These days, it seems like virtually everything’s online: school, extracurricular classes, playdates, parties, graduations, weddings- these unprecedented times have many unprecedented effects! Globally Toastmasters and Gavel Club members have been responsibly meeting online to minimize the spread of COVID-19. As a result, many of us are at a loss for proper etiquette as well as what to expect in online meetings. Today, I’ll be giving you 10 useful tips on meeting virtually! Though these tips are centered on Toastmasters meetings, they will likely come in handy for any virtual meeting.

  1. Be punctual. Your club or group agreed on a meeting time; make sure to come on that time! If possible, come a few minutes early, but try not to be late. As I once heard someone say, “Early is on-time, On-time is late!”, 
  2. Name yourself appropriately. Unless there is a requirement for your display name on the call, your best option is to always use your real name. It can prevent a lot of confusion and distraction if you opt to state your actual name. (Of course, exceptions for this include when you prefer being called by a nickname, when you are calling for fun and it doesn’t matter what you put as a display name, OR when there is a requirement for you to have information in your display name such as indicating your role in a Toastmaster or Gavel Club meeting, or an assigned number or your grade in your virtual classroom.)
  3. Use an appropriate virtual background. Make sure that if you are using a virtual background or video filter, that it is an appropriate one for the meeting. Another bonus tip is to use it for your role if possible. For example, if you are the Timer at a Toastmaster or Gavel Club  meeting, you can use your background to cue the speaker on time. If you are Wordmaster, display the word and its definition behind you so that participants have a reminder of the Word of the Day.
  4. Dress appropriately. Unless it’s Pajama Day, try not to show up looking like you just got out of bed. Dress as you would if you were going to the meeting in person, and make sure what you are wearing is appropriate for the occasion.
  5. Stay muted when you aren’t speaking. On applications like Zoom or Google Meet, it can be quite distracting when someone besides the current speaker is unmuted. In order to allow the speaker to maintain everyone’s attention, stay muted. No one wants to hear Fido barking or Simba meowing during another person’s speech!
  6. Pay attention. Try not to look at your phone in your lap or constantly chat with someone behind the camera during another person’s speech. It’s painfully obvious and really annoying to the speaker to see that their audience isn’t paying attention. It can also interfere with your own understanding of and takeaways from content and how well you complete your meeting role.
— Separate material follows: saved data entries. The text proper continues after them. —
[src/hw/ptbd_pkg.sv]
/*
  Package for the PCI target backend data path: command codes, window
  sizes, read queue depth and the packed types shared by the ports.
  Assumes a 64-bit capable PCI bus sampled on one clock.
*/
`default_nettype none

package ptbd_pkg;

  // ==========================================================
  // Bus commands and widths
  localparam logic [3:0]  CMD_MEM_READ  = 4'h6;
  localparam logic [3:0]  CMD_MEM_WRITE = 4'h7;
  localparam int          AD_W          = 64;
  localparam int          WADDR_W       = 30;
  localparam logic [31:0] BAR_MASK      = 32'hFFFF_F000;
  localparam int          ADDR_LO       = 2;
  localparam int          ADDR_HI       = 31;

  // ==========================================================
  // Read queue and address to data lag
  localparam int          RQ_DEPTH  = 4;
  localparam logic [3:0]  RQ_DEPTH4 = 4'h4;
  localparam int          LAG_W     = 3;
  localparam int          LAG_DEPTH = 8;

  // ==========================================================
  // Pointer steps and lane constants
  localparam logic [WADDR_W-1:0] STEP_NARROW = 30'h0000_0001;
  localparam logic [WADDR_W-1:0] STEP_WIDE   = 30'h0000_0002;
  localparam logic [1:0]         FETCH_NARROW = 2'h1;
  localparam logic [1:0]         FETCH_WIDE   = 2'h3;
  localparam logic [3:0]         LANES_OFF    = 4'h0;

  // ==========================================================
  // Types
  typedef enum logic [1:0] {
    PH_IDLE  = 2'b00,
    PH_CLAIM = 2'b01,
    PH_DATA  = 2'b10
  } ptbd_phase_t;

  typedef struct packed {
    logic            frame_n;
    logic            irdy_n;
    logic            req64_n;
    logic [7:0]      cbe_n;
    logic [AD_W-1:0] ad;
  } ptbd_pci_in_t;

  typedef struct packed {
    logic       hit_strobe;
    logic       wide_strobe;
    logic [1:0] space_select_flags;
    logic       dir_read_flag;
    logic       dir_write_flag;
  } ptbd_cyc_t;

endpackage

`default_nettype wire

[src/hw/ptbd_top.sv]
/*
  PCI target data path between the PCI bus and a user backend: memory
  read/write decode, hit strobes, zero-wait and paced bursts, pointer
  stepping and address to data lag.
  Assumes all inputs synchronous to clk and a master that keeps the
  PCI protocol; the tri-state AD pins are split into value and enable.
*/
`timescale 1ns/100ps
`default_nettype none

// Operation
// Command 0111 with frame means memory write
// Command 0110 with frame means memory read
// Address hit: strobe cycle 3, DEVSELn cycle 4
// REQ64n hit: wide strobe, ACK64n with DEVSELn
// Zero-wait backend transfers run every cycle
// Pointer advances after each active fetch strobe
// Wide transfers step the pointer by two
// Burst write: TRDYn off, backend one later
// Backend prefetches three words on burst reads
// Burst read ends with TRDYn off
// Write accept rises two cycles before ready; here TRDYn goes low one cycle after accept
// TRDYn after accept, then qualified write data
// Qualifier timing depends on master IRDYn
// Read avail rises one cycle before data
// Read avail gives fetch strobe, then TRDYn
// IRDYn pause drops qualifiers one cycle later
// Backend not ready holds TRDYn off
// Backend takes two words after accept drops; here it takes one, as TRDYn follows accept by one cycle
// Backend supplies one word after avail drops
// Avail drop stops fetch, then TRDYn off
// Lag zero: data valid with qualifier
// Lag N: data valid N cycles later
// Space and direction flags held between hits
// Wide strobe with hit means 64-bit path
// Master end drops TRDYn and qualifiers
module ptbd_top
  import ptbd_pkg::*;
(
  // Clock and reset
  input  wire logic                          clk,
  input  wire logic                          reset,
  // PCI inputs and target controls
  input  wire ptbd_pkg::ptbd_pci_in_t        pci_in,
  output var  logic                          devsel_n,
  output var  logic                          ack64_n,
  output var  logic                          trdy_n,
  output var  logic [ptbd_pkg::AD_W-1:0]     ad_out,
  output var  logic                          ad_oe,
  // Window bases and lag selector
  input  wire logic [31:0]                   bar0_base,
  input  wire logic [31:0]                   bar1_base,
  input  wire logic [ptbd_pkg::LAG_W-1:0]    addr_data_lag_sel,
  // Backend handshake
  input  wire logic                          backend_write_accept,
  input  wire logic                          backend_read_avail,
  input  wire logic [ptbd_pkg::AD_W-1:0]     mem_rdata,
  output var  ptbd_pkg::ptbd_cyc_t           cyc,
  output var  logic [ptbd_pkg::WADDR_W-1:0]  mem_addr,
  output var  logic [ptbd_pkg::AD_W-1:0]     mem_wdata,
  output var  logic [7:0]                    write_lane_qualifier,
  output var  logic [1:0]                    read_fetch_strobe
);
  import ptbd_pkg::*;

  // ==========================================================
  // Address window decode, used for both windows
  function automatic logic bar_hit(input logic [31:0] addr, input logic [31:0] base);
    bar_hit = ((addr & BAR_MASK) == (base & BAR_MASK));
  endfunction

  // ==========================================================
  // State
  typedef struct packed {
    ptbd_phase_t                      phase;
    logic                             frame_q;
    logic                             wide;
    logic                             is_read;
    ptbd_cyc_t                        cyc;
    logic                             devsel_n;
    logic                             ack64_n;
    logic                             trdy_n;
    logic                             ad_oe;
    logic [AD_W-1:0]                  ad_out;
    logic [WADDR_W-1:0]               mem_addr;
    logic [AD_W-1:0]                  wdata;
    logic [7:0]                       wlq;
    logic [1:0]                       fetch;
    logic [LAG_DEPTH-1:0]             lag_pipe;
    logic [3:0]                       pend;
    logic [3:0]                       occ;
    logic [RQ_DEPTH-1:0][AD_W-1:0]    rq;
  } ptbd_state_t;

  ptbd_state_t s_r;
  ptbd_state_t s_nxt;

  logic [3:0]  cmd;
  logic        hit0;
  logic        hit1;
  logic        start;
  logic        xfer;
  logic        fin;
  logic        quit;
  logic        cap;
  logic        pop;
  logic        issue;
  logic [3:0]  used;
  logic [WADDR_W-1:0] step;

  // Decode of the current bus cycle
  assign cmd   = pci_in.cbe_n[3:0];
  assign hit0  = bar_hit(pci_in.ad[31:0], bar0_base);
  assign hit1  = bar_hit(pci_in.ad[31:0], bar1_base);
  assign start = !pci_in.frame_n && s_r.frame_q && (hit0 || hit1) &&
                 ((cmd == CMD_MEM_WRITE) || (cmd == CMD_MEM_READ));
  assign xfer  = !pci_in.irdy_n && !s_r.trdy_n;
  assign fin   = xfer && pci_in.frame_n;
  assign quit  = pci_in.frame_n && pci_in.irdy_n;
  assign step  = s_r.wide ? STEP_WIDE : STEP_NARROW;
  // Lagged capture of backend read data
  assign cap   = (addr_data_lag_sel == '0) ? (s_r.fetch != '0) :
                 s_r.lag_pipe[addr_data_lag_sel - LAG_W'(1)];
  assign used  = s_r.occ + s_r.pend + {3'h0, !s_r.trdy_n};

  // Next-state logic for decode, claim and data phases
  always_comb begin
    s_nxt          = s_r;
    s_nxt.frame_q  = pci_in.frame_n;
    s_nxt.cyc.hit_strobe  = 1'b0;
    s_nxt.cyc.wide_strobe = 1'b0;
    s_nxt.wlq      = '0;
    s_nxt.fetch    = '0;
    s_nxt.lag_pipe = {s_r.lag_pipe[LAG_DEPTH-2:0], (s_r.fetch != '0)};
    issue          = 1'b0;
    pop            = 1'b0;
    // Write pointer moves once each posted word has been shown
    if (s_r.wlq != '0) begin
      s_nxt.mem_addr = s_r.mem_addr + step;
    end
    // Read pointer moves on the cycle after an active fetch
    if (s_r.fetch != '0) begin
      s_nxt.mem_addr = s_r.mem_addr + step;
    end
    case (s_r.phase)
      PH_IDLE: begin
        if (start) begin
          s_nxt.phase           = PH_CLAIM;
          s_nxt.cyc.hit_strobe  = 1'b1;
          s_nxt.cyc.wide_strobe = !pci_in.req64_n;
          s_nxt.wide            = !pci_in.req64_n;
          s_nxt.is_read         = (cmd == CMD_MEM_READ);
          s_nxt.cyc.dir_read_flag  = (cmd == CMD_MEM_READ);
          s_nxt.cyc.dir_write_flag = (cmd == CMD_MEM_WRITE);
          s_nxt.cyc.space_select_flags = {hit1, hit0};
          s_nxt.mem_addr        = pci_in.ad[ADDR_HI:ADDR_LO];
          s_nxt.pend            = '0;
          s_nxt.occ             = '0;
          s_nxt.lag_pipe        = '0;
        end
      end
      PH_CLAIM: begin
        s_nxt.phase    = PH_DATA;
        s_nxt.devsel_n = 1'b0;
        s_nxt.ack64_n  = !s_r.wide;
        s_nxt.ad_oe    = s_r.is_read;
      end
      default: begin
        if (!s_r.is_read) begin
          // Write: ready follows accept one cycle later
          s_nxt.trdy_n = !backend_write_accept;
          if (xfer) begin
            // Posted word is shown one cycle after the transfer
            s_nxt.wlq   = s_r.wide ? ~pci_in.cbe_n : {LANES_OFF, ~pci_in.cbe_n[3:0]};
            s_nxt.wdata = pci_in.ad;
          end
        end else begin
          // Read: fetch while room, backend avail and master ready
          // A last word with nothing queued or in flight is still fetched
          issue = backend_read_avail && !pci_in.irdy_n &&
                  (!pci_in.frame_n || (used == '0)) &&
                  (used < RQ_DEPTH4);
          s_nxt.fetch = issue ? (s_r.wide ? FETCH_WIDE : FETCH_NARROW) : '0;
          s_nxt.pend  = s_r.pend + {3'h0, issue} - {3'h0, cap};
          // Drain the output stage, then refill from the queue
          if (xfer) begin
            s_nxt.trdy_n = 1'b1;
          end
          if ((s_r.trdy_n || xfer) && (s_r.occ != '0)) begin
            pop          = 1'b1;
            s_nxt.ad_out = s_r.rq[0];
            s_nxt.trdy_n = 1'b0;
          end
          s_nxt.occ = s_r.occ - {3'h0, pop};
          if (pop) begin
            for (int i = 0; i < RQ_DEPTH - 1; i++) begin
              s_nxt.rq[i] = s_r.rq[i+1];
            end
          end
          if (cap) begin
            s_nxt.rq[s_nxt.occ[1:0]] = mem_rdata;
            s_nxt.occ = s_nxt.occ + 4'h1;
          end
        end
        // Master end or abandon releases the bus
        if (fin || quit) begin
          s_nxt.phase    = PH_IDLE;
          s_nxt.trdy_n   = 1'b1;
          s_nxt.devsel_n = 1'b1;
          s_nxt.ack64_n  = 1'b1;
          s_nxt.ad_oe    = 1'b0;
          s_nxt.fetch    = '0;
          s_nxt.occ      = '0;
          s_nxt.pend     = '0;
        end
      end
    endcase
  end

  // State register
  always_ff @(posedge clk) begin
    if (reset) begin
      s_r          <= '0;
      s_r.phase    <= PH_IDLE;
      s_r.frame_q  <= 1'b1;
      s_r.devsel_n <= 1'b1;
      s_r.ack64_n  <= 1'b1;
      s_r.trdy_n   <= 1'b1;
    end else begin
      s_r <= s_nxt;
    end
  end

  // Outputs straight from state
  assign devsel_n             = s_r.devsel_n;
  assign ack64_n              = s_r.ack64_n;
  assign trdy_n               = s_r.trdy_n;
  assign ad_out               = s_r.ad_out;
  assign ad_oe                = s_r.ad_oe;
  assign cyc                  = s_r.cyc;
  assign mem_addr             = s_r.mem_addr;
  assign mem_wdata            = s_r.wdata;
  assign write_lane_qualifier = s_r.wlq;
  assign read_fetch_strobe    = s_r.fetch;
endmodule

`default_nettype wire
  7. Keep your video on. Part of making sure you are there and paying attention is having your video on. Unless something is keeping you from turning your video on, please try to keep it on. A sea of stopped videos is much harder to connect with than a lively screen bustling with smiling, attentive faces.
  8. Prep for your role. If you put in a good effort for prepping for your role, especially if you are a speaker, then even the most inexperienced speakers can do well. This isn’t to say that you don’t need to prepare for other roles, though- even roles like Ah-counter can be improved with at least some planning or practice.
  9. Use meeting reactions or hand signals. Unmuting just to show your applause can be a bit annoying to have to keep on top of throughout the meeting. Instead, if possible, try using Zoom Reactions or hand signals to convey applause. Try using jazz hands to signify your applause!
  10.  Use Chat feature (appropriately). Though it can be distracting to have a running chat throughout the meeting, the Chat feature can be an extremely useful tool when utilized properly. (Example: Use it to share links!)

There you have it… these are 10 practical tips that I have learned while participating in all those virtual meetings over the course of 2020, and that will be useful for the many more to come in 2021 and beyond!